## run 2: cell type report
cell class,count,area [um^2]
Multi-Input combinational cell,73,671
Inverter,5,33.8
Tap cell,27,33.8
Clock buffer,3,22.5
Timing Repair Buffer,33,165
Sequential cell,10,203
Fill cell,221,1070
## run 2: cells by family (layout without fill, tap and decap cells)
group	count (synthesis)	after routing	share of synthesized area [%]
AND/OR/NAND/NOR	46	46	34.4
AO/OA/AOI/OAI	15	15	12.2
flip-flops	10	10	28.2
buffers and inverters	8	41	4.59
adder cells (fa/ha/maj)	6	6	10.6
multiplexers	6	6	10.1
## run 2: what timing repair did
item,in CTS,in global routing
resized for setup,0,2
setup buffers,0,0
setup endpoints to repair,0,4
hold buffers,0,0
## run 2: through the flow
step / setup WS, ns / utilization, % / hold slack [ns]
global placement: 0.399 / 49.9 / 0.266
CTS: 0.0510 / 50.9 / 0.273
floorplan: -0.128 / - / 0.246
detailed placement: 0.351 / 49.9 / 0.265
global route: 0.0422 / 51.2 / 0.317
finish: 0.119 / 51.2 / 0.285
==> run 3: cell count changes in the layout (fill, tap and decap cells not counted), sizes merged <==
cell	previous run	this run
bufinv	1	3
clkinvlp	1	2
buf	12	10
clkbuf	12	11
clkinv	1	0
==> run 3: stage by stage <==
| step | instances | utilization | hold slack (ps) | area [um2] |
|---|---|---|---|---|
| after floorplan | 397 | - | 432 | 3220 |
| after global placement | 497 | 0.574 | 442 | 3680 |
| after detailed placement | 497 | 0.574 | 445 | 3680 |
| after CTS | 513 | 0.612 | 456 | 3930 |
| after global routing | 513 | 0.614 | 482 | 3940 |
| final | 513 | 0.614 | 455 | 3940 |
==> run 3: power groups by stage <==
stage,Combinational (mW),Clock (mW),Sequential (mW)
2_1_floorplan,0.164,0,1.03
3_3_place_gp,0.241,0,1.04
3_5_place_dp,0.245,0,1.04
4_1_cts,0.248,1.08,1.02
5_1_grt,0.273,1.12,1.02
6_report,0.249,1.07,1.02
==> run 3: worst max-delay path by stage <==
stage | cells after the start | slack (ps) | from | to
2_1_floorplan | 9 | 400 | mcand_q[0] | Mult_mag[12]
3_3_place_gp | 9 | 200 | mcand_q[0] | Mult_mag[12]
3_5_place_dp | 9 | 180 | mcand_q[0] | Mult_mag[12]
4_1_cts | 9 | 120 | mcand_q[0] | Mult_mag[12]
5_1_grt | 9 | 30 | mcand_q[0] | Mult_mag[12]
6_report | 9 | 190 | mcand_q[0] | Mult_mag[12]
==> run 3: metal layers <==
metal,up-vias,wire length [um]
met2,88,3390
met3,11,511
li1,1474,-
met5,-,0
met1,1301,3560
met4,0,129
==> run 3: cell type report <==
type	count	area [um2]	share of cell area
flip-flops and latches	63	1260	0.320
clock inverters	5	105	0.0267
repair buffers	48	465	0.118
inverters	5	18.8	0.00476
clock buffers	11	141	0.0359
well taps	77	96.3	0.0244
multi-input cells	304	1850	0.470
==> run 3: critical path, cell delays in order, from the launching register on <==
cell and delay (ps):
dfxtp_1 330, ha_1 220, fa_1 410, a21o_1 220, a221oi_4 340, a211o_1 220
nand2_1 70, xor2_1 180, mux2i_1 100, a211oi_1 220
==> src/rtl/mul_ctrl.sv <==
// Sequences one multiply through an external fixed-latency multiplier and
// commits the product into HI/LO; also services MTHI/MTLO while idle.
module mul_ctrl
    import mul_ctrl_pkg::*;
#(
    parameter int unsigned MUL_LAT = MulLatDefault
) (
    input  logic                   mul_clk,
    input  logic                   reset,
    input  logic                   req_valid,
    output logic                   req_ready,
    input  logic                   req_signed,
    input  logic [HiLoWidth-1:0]   req_x,
    input  logic [HiLoWidth-1:0]   req_y,
    input  logic                   flush,
    output logic                   mul_signed,
    output logic [HiLoWidth-1:0]   mul_x,
    output logic [HiLoWidth-1:0]   mul_y,
    output logic                   mul_resetn,
    input  logic [2*HiLoWidth-1:0] mul_result,
    input  logic                   mt_hi_we,
    input  logic                   mt_lo_we,
    input  logic [HiLoWidth-1:0]   mt_data,
    output logic [HiLoWidth-1:0]   hi,
    output logic [HiLoWidth-1:0]   lo,
    output logic                   busy,
    output logic                   done
);

    mul_state_e           state_q;
    logic [CntWidth-1:0]  cnt_q;
    logic [HiLoWidth-1:0] x_q, y_q;
    logic                 signed_q;

    logic is_idle, prod_we;

    assign is_idle    = (state_q == StIdle);
    assign req_ready  = is_idle & ~flush & ~reset;
    assign busy       = ~is_idle & ~reset;
    // A flush in the write cycle suppresses the commit as well as the pulse.
    assign prod_we    = (state_q == StWrite) & ~flush & ~reset;
    assign done       = prod_we;
    assign mul_resetn = ~reset;
    assign mul_x      = x_q;
    assign mul_y      = y_q;
    assign mul_signed = signed_q;

    always_ff @(posedge mul_clk) begin
        if (reset) begin
            state_q  <= StIdle;
            cnt_q    <= '0;
            x_q      <= '0;
            y_q      <= '0;
            signed_q <= 1'b0;
        end else begin
            unique case (state_q)
                StIdle: begin
                    if (req_valid && req_ready) begin
                        x_q      <= req_x;
                        y_q      <= req_y;
                        signed_q <= req_signed;
                        cnt_q    <= CntWidth'(MUL_LAT - 1);
                        state_q  <= StWait;
                    end
                end
                StWait: begin
                    if (flush) begin
                        state_q <= StIdle;
                    end else if (cnt_q == '0) begin
                        state_q <= StWrite;
                    end else begin
                        cnt_q <= cnt_q - 1'b1;
                    end
                end
                StWrite: state_q <= StIdle;
                default: state_q <= StIdle;
            endcase
        end
    end

    hilo_reg u_hilo_reg (
        .clk_i      (mul_clk),
        .rst_i      (reset),
        .prod_we_i  (prod_we),
        .prod_i     (mul_result),
        .mt_hi_we_i (mt_hi_we & is_idle),
        .mt_lo_we_i (mt_lo_we & is_idle),
        .mt_data_i  (mt_data),
        .hi_o       (hi),
        .lo_o       (lo)
    );

endmodule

- - - - - - -

**PROBLEM:** Give the number of lines in the listing that include the word "hold", without any added words.

**RESULT FOR THIS TASK:** 3